Different from most conventional vaccines, this vaccine uses a safe virus to fight the dangerous one, using muscle cells rather than immune cells to generate protective agents. The lab-made adeno-associated virus (AAV) carries a protective protein called eCD4-Ig, which features 2 HIV co-receptors: CD4 and CCR5. Once injected into the muscle, the vaccine causes muscle cells to produce this protective protein, which prevents HIV from being able to infect.

“We have solved 2 problems that have plagued HIV vaccine studies to date—namely, the absence of duration of response and the absence of breadth of response,” lead author Michael Farzan, PhD, said in a press release. “No other vaccine, antibody, or biologic protects against the 2 viruses for which we have demonstrated robust protection.”

For the study, the researchers tested the ability of eCD4-Ig to prevent SIVmac239 infection in macaques, administering eCD4-Ig to primates with the AAV before repeated escalated doses of the infection.
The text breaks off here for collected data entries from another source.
`src/rtl/prg_pkg.sv`:
```
package prg_pkg;

    // Default code width of the generator.
    localparam int unsigned PRG_DEF_W = 4;

    // Registered output flags of the generator.
    typedef struct packed {
        logic pulse;
        logic start;
    } prg_flags_t;

endpackage

```
`src/rtl/prg_counter.sv`:
```
module prg_counter #(
    parameter int unsigned W = prg_pkg::PRG_DEF_W
) (
    input  logic         clk,
    input  logic         rst,
    input  logic         en,
    output logic [W-1:0] state_o,
    output logic         wrap_o
);

    localparam logic [W-1:0] STEP = {{(W-1){1'b0}}, 1'b1};

    typedef struct packed {
        logic [W-1:0] state;
    } ctr_t;

    ctr_t ctr_d;
    ctr_t ctr_q;

    always_comb begin
        ctr_d = ctr_q;
        if (en) begin
            ctr_d.state = ctr_q.state + STEP;
        end
    end

    always_ff @(posedge clk) begin
        if (rst) begin
            ctr_q.state <= '1;
        end else begin
            ctr_q <= ctr_d;
        end
    end

    assign state_o = ctr_q.state;
    assign wrap_o  = &ctr_q.state;


    step_seq_chk: assert property (@(posedge clk) disable iff (rst)
        en |=> (state_o == $past(state_o) + STEP));


    stall_hold_chk: assert property (@(posedge clk) disable iff (rst)
        !en |=> $stable(state_o));

endmodule

```
`src/rtl/prg_weight_dec.sv`:
```
module prg_weight_dec #(
    parameter int unsigned W = prg_pkg::PRG_DEF_W
) (
    input  logic [W-1:0] state_i,
    output logic [W-1:0] line_o
);

    // Line k is active when the coming increment sets bit k:
    // bits below k are all one and bit k is zero.
    for (genvar k = 0; k < W; k++) begin : g_line
        if (k == 0) begin : g_lsb
            assign line_o[k] = ~state_i[0];
        end else begin : g_upper
            assign line_o[k] = (&state_i[k-1:0]) & ~state_i[k];
        end
    end

endmodule

```
`src/rtl/prg_gate.sv`:
```
module prg_gate #(
    parameter int unsigned W = prg_pkg::PRG_DEF_W
) (
    input  logic [W-1:0] line_i,
    input  logic [W-1:0] code_i,
    output logic         hit_o
);

    logic [W-1:0] sel;

    // The most frequent line (k = 0) carries the heaviest code bit.
    for (genvar k = 0; k < W; k++) begin : g_pair
        assign sel[k] = line_i[k] & code_i[W-1-k];
    end

    assign hit_o = |sel;

endmodule

```
`src/rtl/pulse_rate_gen.sv`:
```
module pulse_rate_gen #(
    parameter int unsigned W = prg_pkg::PRG_DEF_W
) (
    input  logic         clk,
    input  logic         rst,
    input  logic         en,
    input  logic [W-1:0] code_i,
    output logic         pulse_o,
    output logic         start_o
);

    localparam logic [W-1:0] ST_FIRST = '0;
    localparam logic [W-1:0] ST_NEXT  = {{(W-1){1'b0}}, 1'b1};

    typedef struct packed {
        logic [W-1:0]          code;
        prg_pkg::prg_flags_t   flags;
    } gen_t;

    gen_t         gen_d;
    gen_t         gen_q;
    logic [W-1:0] state;
    logic         wrap;
    logic [W-1:0] line;
    logic         hit;

    prg_counter #(.W(W)) u_ctr (
        .clk     (clk),
        .rst     (rst),
        .en      (en),
        .state_o (state),
        .wrap_o  (wrap)
    );

    prg_weight_dec #(.W(W)) u_dec (
        .state_i (state),
        .line_o  (line)
    );

    prg_gate #(.W(W)) u_gate (
        .line_i  (line),
        .code_i  (gen_q.code),
        .hit_o   (hit)
    );

    always_comb begin
        gen_d       = gen_q;
        gen_d.flags = '0;
        if (en) begin
            gen_d.flags.pulse = hit;
            gen_d.flags.start = (state == ST_FIRST);
            if (wrap) begin
                gen_d.code = code_i;
            end
        end
    end

    always_ff @(posedge clk) begin
        if (rst) begin
            gen_q <= '0;
        end else begin
            gen_q <= gen_d;
        end
    end

    assign pulse_o = gen_q.flags.pulse;
    assign start_o = gen_q.flags.start;

    // Per-period pulse tally used by the count property below.
    logic [W:0] tally_q;
    logic       armed_q;

    always_ff @(posedge clk) begin
        if (rst) begin
            tally_q <= '0;
            armed_q <= 1'b0;
        end else begin
            tally_q <= (start_o ? '0 : tally_q) + {{W{1'b0}}, pulse_o};
            armed_q <= armed_q | start_o;
        end
    end


    period_count_chk: assert property (@(posedge clk) disable iff (rst)
        (en && wrap && armed_q) |-> ((tally_q + {{W{1'b0}}, pulse_o}) == {1'b0, gen_q.code}));


    one_line_chk: assert property (@(posedge clk) disable iff (rst)
        $onehot0(line));


    wrap_silent_chk: assert property (@(posedge clk) disable iff (rst)
        wrap |-> (line == '0));


    strobe_pos_chk: assert property (@(posedge clk) disable iff (rst)
        start_o |-> (state == ST_NEXT));


    code_hold_chk: assert property (@(posedge clk) disable iff (rst)
        !(en && wrap) |=> $stable(gen_q.code));


    stall_quiet_chk: assert property (@(posedge clk) disable iff (rst)
        !en |=> (!pulse_o && !start_o));

endmodule

```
Overall, the findings showed that the vaccine offered complete protection from high-dose SIVmac239 challenges that infected all 8 of the research animals. However, the study showed that animals could eventually become infected when exposed to atypically large loads of HIV, and that the virus is also capable of developing resistance to eCD4-Ig.

Subsequent analysis showed viral loads in the treated group were lower and eCD4-Ig put selective pressure on SIV, according to the study.

“The results of our paper are encouraging for the potential of AAV as a platform for prevention of disease generally, and in concert with eCD4 as an agent for stopping HIV infection,” Dr Farzan concluded. “We hope ultimately to prove that our approach is safe for both infected and at-risk persons at a cost that makes it useable everywhere.”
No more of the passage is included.